What needs to be done | Please output the section of the listing below that opens with the line containing "package cia_pkg;" and closes with the line containing "localparam logic [1:0] CIA_SRC_TMR0", exactly and with nothing else.

Data extract |
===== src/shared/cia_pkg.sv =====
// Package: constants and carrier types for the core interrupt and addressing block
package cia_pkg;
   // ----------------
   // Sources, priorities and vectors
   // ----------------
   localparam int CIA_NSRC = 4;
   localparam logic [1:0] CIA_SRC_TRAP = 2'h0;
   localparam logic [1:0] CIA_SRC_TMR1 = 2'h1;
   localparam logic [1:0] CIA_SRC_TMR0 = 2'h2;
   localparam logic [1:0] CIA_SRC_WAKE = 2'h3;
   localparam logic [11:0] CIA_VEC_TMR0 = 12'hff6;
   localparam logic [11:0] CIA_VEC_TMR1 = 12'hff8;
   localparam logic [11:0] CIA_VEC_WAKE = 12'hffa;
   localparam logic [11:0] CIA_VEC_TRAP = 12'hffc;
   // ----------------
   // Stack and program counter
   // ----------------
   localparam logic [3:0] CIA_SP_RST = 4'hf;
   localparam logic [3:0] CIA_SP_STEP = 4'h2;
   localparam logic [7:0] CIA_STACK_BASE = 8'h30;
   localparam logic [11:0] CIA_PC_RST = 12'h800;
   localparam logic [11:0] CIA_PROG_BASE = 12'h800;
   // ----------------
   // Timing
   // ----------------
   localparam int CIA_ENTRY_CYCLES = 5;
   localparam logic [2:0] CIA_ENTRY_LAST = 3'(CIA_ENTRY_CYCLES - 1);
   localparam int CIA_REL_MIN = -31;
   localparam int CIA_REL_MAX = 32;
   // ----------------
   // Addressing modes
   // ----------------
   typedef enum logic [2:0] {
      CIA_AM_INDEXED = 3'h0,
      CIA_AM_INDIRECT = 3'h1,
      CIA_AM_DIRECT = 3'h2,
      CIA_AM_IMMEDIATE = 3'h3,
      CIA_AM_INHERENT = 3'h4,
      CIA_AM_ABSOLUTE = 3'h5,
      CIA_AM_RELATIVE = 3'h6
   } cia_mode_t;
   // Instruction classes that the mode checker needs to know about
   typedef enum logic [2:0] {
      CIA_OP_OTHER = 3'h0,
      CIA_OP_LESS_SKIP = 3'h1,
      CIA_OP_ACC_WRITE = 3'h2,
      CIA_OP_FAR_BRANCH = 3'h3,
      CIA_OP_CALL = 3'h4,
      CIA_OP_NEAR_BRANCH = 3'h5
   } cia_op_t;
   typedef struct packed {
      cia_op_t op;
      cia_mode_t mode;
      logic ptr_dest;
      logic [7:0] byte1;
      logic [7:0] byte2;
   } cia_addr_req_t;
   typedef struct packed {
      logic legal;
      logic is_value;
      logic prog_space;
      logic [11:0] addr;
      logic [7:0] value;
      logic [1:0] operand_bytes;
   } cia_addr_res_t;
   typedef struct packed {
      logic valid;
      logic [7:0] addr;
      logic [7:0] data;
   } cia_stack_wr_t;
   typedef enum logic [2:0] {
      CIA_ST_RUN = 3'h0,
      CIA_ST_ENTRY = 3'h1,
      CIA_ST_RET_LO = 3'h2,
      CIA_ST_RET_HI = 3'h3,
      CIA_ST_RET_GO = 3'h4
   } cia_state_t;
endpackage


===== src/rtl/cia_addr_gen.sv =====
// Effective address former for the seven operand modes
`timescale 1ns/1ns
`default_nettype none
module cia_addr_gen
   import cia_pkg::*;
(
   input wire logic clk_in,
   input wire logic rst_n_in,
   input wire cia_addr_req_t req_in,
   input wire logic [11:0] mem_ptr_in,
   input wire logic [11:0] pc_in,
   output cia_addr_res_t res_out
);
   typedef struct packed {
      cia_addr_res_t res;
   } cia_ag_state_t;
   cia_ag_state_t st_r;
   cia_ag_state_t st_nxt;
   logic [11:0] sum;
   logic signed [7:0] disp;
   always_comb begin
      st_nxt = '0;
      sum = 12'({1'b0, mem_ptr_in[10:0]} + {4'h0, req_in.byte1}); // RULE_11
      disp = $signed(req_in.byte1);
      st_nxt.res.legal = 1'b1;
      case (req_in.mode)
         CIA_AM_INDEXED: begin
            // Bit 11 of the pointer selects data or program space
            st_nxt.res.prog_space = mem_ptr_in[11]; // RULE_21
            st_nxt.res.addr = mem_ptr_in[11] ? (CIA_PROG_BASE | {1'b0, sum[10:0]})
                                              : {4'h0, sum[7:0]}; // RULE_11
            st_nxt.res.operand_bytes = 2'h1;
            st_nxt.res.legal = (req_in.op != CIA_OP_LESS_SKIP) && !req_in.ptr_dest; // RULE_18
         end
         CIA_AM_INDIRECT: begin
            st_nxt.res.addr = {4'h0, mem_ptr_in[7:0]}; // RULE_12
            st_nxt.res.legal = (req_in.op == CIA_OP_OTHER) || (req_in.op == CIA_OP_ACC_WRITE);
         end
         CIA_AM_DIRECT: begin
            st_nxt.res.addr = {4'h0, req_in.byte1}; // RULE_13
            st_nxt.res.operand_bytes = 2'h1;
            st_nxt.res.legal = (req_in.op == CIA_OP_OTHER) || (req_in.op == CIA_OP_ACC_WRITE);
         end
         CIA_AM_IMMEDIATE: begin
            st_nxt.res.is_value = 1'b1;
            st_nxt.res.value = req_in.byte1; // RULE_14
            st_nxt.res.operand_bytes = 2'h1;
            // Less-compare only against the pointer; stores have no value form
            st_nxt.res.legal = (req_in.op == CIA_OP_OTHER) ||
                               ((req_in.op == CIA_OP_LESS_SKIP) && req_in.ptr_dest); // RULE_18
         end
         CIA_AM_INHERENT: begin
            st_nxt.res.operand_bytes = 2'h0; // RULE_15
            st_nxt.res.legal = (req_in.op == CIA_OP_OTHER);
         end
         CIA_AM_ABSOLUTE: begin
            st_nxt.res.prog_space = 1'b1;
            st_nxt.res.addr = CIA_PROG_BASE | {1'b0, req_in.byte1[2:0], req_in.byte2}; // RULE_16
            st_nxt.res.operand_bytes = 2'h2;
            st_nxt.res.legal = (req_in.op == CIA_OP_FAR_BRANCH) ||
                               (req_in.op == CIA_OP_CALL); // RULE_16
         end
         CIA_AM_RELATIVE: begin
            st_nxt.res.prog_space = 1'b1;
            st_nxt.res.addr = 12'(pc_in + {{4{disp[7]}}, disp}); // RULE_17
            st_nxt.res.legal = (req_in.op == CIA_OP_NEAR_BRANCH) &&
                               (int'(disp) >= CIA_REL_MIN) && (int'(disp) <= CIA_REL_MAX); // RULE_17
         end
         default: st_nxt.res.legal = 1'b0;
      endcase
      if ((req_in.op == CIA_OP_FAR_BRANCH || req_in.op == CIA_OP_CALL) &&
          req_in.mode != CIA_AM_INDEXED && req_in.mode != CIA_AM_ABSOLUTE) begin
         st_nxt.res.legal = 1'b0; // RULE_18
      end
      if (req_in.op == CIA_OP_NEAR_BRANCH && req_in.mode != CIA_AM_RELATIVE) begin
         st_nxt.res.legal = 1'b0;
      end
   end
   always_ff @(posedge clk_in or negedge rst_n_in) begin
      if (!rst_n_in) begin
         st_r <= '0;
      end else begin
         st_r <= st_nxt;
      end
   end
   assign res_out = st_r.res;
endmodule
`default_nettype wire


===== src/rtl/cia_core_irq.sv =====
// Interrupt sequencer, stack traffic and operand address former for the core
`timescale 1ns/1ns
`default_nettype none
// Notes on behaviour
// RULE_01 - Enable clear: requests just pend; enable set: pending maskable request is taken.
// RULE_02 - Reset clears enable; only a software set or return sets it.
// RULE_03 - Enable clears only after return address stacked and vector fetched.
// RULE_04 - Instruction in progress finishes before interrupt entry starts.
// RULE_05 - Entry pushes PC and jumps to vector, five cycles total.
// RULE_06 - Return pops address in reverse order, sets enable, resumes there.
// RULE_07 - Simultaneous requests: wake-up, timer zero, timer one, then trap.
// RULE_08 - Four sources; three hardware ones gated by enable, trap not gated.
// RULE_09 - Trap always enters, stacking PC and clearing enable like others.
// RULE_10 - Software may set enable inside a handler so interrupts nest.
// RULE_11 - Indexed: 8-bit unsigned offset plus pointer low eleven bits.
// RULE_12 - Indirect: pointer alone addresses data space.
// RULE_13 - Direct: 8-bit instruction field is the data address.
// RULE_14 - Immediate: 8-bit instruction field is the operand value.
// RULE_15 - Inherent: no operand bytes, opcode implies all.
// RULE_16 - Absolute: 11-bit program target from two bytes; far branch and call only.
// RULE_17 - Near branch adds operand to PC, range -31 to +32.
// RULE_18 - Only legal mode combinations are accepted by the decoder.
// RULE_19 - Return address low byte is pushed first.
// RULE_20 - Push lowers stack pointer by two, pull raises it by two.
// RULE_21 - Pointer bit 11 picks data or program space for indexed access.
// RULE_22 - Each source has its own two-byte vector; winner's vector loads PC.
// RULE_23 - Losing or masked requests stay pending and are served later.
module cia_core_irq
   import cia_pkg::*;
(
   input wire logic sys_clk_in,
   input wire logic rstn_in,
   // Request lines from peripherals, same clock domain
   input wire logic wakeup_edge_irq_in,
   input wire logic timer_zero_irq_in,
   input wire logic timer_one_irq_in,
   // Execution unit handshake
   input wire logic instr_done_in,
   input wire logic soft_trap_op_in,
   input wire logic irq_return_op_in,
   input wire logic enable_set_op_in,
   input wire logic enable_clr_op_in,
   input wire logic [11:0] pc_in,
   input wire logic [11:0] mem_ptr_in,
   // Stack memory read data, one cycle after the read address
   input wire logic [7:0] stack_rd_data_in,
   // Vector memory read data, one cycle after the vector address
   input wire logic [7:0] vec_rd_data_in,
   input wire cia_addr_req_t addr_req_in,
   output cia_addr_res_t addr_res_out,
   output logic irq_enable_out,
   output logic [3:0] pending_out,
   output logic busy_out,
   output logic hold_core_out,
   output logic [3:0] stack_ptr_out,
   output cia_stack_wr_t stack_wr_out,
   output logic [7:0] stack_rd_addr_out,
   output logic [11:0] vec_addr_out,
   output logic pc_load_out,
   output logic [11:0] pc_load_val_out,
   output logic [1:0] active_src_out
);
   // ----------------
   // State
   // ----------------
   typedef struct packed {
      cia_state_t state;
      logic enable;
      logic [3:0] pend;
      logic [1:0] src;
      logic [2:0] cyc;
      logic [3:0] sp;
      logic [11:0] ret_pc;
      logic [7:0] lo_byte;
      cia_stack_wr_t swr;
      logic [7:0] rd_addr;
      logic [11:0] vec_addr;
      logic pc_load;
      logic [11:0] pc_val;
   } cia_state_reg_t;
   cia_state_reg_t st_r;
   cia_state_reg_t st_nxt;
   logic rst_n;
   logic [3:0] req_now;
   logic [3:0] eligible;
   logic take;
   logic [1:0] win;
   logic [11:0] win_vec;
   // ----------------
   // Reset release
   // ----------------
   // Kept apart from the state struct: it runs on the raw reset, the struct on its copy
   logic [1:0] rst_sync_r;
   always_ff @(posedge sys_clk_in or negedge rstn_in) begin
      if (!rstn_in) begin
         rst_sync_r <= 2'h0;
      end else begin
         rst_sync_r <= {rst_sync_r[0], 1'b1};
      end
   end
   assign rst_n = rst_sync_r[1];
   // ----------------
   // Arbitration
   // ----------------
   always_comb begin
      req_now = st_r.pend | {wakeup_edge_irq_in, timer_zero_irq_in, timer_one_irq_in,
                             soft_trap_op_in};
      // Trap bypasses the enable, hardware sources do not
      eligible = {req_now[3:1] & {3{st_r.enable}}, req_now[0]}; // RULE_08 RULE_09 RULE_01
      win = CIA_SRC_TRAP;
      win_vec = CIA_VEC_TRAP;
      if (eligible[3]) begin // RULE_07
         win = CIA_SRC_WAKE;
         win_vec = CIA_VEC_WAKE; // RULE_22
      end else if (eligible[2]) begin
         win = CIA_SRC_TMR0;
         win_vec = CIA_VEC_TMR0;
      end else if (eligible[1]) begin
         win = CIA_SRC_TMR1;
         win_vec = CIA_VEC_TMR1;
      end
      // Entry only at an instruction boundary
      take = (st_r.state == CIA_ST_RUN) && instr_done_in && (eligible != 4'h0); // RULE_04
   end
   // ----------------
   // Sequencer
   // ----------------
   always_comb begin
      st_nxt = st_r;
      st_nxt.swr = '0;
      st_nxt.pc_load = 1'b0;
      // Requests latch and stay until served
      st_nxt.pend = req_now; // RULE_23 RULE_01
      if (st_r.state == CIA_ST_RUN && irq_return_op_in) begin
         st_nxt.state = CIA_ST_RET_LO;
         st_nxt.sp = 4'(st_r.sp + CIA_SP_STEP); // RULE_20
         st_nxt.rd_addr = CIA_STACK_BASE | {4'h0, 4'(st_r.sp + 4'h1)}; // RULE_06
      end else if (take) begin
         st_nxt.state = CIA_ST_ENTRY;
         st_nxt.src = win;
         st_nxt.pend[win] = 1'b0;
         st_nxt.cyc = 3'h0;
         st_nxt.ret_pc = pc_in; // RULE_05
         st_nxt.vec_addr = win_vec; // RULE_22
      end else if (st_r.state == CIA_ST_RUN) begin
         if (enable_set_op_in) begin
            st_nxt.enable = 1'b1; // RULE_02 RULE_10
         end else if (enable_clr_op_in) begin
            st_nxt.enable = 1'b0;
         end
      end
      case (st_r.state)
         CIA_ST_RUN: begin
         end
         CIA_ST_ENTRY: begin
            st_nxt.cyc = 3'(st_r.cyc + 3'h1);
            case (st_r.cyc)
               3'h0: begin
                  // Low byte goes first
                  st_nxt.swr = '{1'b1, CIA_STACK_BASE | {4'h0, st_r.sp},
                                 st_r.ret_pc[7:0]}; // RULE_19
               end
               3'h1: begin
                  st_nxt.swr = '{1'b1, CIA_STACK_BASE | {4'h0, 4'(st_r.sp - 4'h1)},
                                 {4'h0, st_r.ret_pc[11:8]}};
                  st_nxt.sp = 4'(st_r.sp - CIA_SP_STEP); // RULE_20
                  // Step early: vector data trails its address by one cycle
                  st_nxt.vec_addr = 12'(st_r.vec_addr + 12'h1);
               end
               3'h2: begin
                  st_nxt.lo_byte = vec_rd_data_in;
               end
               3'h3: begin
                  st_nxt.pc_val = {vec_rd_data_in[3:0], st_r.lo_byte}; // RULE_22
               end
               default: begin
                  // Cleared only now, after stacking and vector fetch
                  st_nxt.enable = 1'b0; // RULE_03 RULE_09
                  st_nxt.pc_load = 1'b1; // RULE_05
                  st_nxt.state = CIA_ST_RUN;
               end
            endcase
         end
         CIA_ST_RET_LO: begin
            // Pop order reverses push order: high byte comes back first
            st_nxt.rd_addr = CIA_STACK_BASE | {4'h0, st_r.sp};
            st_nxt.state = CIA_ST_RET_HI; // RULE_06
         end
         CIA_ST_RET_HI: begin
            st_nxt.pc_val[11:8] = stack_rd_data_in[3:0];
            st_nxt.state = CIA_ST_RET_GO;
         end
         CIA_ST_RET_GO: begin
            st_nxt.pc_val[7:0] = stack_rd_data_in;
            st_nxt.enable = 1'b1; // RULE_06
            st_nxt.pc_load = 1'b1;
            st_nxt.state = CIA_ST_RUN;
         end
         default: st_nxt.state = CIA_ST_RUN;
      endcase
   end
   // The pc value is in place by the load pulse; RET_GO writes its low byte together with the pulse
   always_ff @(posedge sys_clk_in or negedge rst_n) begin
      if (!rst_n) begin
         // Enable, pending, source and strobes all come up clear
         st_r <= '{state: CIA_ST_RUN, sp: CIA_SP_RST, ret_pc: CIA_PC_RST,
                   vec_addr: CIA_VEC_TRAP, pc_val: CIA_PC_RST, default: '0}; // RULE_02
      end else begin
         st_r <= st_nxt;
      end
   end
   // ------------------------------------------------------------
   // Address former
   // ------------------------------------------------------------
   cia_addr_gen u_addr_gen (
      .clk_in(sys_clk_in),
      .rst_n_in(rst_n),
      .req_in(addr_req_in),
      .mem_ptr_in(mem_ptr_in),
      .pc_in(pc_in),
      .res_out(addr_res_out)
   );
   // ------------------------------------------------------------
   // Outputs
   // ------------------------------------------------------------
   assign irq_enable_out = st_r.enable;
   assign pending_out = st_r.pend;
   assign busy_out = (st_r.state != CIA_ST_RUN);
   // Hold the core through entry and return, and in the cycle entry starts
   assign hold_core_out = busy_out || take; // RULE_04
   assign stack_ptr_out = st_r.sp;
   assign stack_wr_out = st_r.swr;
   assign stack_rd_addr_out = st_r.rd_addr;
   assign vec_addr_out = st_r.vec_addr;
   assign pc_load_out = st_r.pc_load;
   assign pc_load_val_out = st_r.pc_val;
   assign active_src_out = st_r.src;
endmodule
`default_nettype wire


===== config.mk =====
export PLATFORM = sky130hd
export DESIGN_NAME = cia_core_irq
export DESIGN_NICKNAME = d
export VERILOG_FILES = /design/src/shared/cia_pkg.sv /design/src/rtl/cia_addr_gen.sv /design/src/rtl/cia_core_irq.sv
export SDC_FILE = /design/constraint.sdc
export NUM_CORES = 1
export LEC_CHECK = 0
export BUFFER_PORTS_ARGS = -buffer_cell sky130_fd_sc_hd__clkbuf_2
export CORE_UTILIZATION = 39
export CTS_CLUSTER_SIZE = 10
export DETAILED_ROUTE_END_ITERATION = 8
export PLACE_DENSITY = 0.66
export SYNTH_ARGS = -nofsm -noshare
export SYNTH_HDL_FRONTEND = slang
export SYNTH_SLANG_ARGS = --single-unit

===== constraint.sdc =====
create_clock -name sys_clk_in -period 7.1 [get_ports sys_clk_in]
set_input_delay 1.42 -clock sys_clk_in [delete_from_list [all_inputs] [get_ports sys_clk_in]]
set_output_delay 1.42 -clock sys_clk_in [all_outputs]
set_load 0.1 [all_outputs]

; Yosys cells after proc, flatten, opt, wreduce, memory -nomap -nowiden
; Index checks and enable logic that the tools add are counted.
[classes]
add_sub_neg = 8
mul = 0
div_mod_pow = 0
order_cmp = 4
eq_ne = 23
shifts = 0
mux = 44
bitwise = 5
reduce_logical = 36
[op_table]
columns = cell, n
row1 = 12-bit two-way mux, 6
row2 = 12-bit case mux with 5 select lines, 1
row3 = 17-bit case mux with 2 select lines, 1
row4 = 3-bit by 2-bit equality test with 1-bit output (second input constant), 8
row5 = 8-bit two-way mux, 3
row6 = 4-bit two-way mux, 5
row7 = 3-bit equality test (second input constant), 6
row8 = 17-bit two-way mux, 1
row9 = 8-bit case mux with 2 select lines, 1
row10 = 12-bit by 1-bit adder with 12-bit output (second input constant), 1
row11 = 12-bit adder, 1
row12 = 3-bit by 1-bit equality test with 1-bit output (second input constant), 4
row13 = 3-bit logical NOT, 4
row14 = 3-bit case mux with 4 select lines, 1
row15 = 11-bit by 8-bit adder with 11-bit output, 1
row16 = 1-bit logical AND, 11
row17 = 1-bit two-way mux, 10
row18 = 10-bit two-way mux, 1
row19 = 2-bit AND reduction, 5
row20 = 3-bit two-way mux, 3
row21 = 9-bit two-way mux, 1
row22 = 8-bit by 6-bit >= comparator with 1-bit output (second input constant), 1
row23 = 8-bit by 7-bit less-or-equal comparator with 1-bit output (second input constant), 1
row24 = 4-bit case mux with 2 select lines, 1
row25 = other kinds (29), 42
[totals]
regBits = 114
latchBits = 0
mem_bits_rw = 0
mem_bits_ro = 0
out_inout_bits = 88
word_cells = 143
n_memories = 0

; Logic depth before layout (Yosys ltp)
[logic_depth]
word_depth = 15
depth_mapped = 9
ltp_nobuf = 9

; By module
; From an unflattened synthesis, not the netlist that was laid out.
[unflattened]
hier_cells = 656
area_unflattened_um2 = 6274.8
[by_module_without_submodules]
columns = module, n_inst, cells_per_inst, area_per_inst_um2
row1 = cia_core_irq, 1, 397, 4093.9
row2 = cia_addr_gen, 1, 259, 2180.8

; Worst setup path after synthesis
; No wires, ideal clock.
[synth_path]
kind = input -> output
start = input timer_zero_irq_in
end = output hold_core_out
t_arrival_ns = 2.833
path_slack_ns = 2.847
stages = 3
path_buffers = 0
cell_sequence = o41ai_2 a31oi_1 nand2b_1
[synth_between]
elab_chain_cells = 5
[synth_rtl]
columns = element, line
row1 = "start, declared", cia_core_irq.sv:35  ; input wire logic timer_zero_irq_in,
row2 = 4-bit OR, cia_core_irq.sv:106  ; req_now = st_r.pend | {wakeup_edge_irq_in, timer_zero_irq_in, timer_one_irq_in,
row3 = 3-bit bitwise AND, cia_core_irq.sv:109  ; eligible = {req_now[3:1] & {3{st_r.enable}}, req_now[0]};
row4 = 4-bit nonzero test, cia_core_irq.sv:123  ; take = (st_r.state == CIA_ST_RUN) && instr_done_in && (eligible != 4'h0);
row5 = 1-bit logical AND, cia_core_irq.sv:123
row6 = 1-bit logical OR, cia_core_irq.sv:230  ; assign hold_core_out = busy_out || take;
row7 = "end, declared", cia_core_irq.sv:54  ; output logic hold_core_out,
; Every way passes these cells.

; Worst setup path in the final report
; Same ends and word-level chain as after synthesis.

---

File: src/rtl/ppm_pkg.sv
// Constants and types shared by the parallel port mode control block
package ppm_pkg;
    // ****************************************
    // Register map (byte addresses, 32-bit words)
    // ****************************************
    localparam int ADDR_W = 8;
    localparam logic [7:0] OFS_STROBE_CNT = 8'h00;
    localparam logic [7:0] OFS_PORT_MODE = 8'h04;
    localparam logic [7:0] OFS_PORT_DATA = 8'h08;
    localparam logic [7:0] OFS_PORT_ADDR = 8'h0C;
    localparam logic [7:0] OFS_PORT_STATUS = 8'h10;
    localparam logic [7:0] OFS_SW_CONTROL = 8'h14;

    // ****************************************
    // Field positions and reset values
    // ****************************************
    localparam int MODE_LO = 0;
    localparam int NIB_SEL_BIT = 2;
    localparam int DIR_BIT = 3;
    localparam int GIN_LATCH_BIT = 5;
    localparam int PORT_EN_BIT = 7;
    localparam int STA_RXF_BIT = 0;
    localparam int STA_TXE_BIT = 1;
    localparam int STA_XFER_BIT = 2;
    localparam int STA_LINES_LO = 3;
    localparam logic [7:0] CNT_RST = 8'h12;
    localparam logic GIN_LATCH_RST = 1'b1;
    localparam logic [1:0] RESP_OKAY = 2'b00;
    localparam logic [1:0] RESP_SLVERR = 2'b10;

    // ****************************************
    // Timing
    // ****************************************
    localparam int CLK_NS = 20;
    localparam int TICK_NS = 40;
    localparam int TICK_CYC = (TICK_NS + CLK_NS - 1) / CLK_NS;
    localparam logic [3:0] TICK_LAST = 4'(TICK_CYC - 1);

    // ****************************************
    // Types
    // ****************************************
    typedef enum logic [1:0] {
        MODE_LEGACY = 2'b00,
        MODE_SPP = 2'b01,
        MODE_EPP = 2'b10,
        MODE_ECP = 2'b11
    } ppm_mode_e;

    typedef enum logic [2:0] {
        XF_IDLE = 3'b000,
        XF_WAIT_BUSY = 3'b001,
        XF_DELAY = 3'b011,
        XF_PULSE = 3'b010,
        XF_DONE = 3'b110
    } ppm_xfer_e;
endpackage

Final answer |
package cia_pkg;
   // ----------------
   // Sources, priorities and vectors
   // ----------------
   localparam int CIA_NSRC = 4;
   localparam logic [1:0] CIA_SRC_TRAP = 2'h0;
   localparam logic [1:0] CIA_SRC_TMR1 = 2'h1;
   localparam logic [1:0] CIA_SRC_TMR0 = 2'h2;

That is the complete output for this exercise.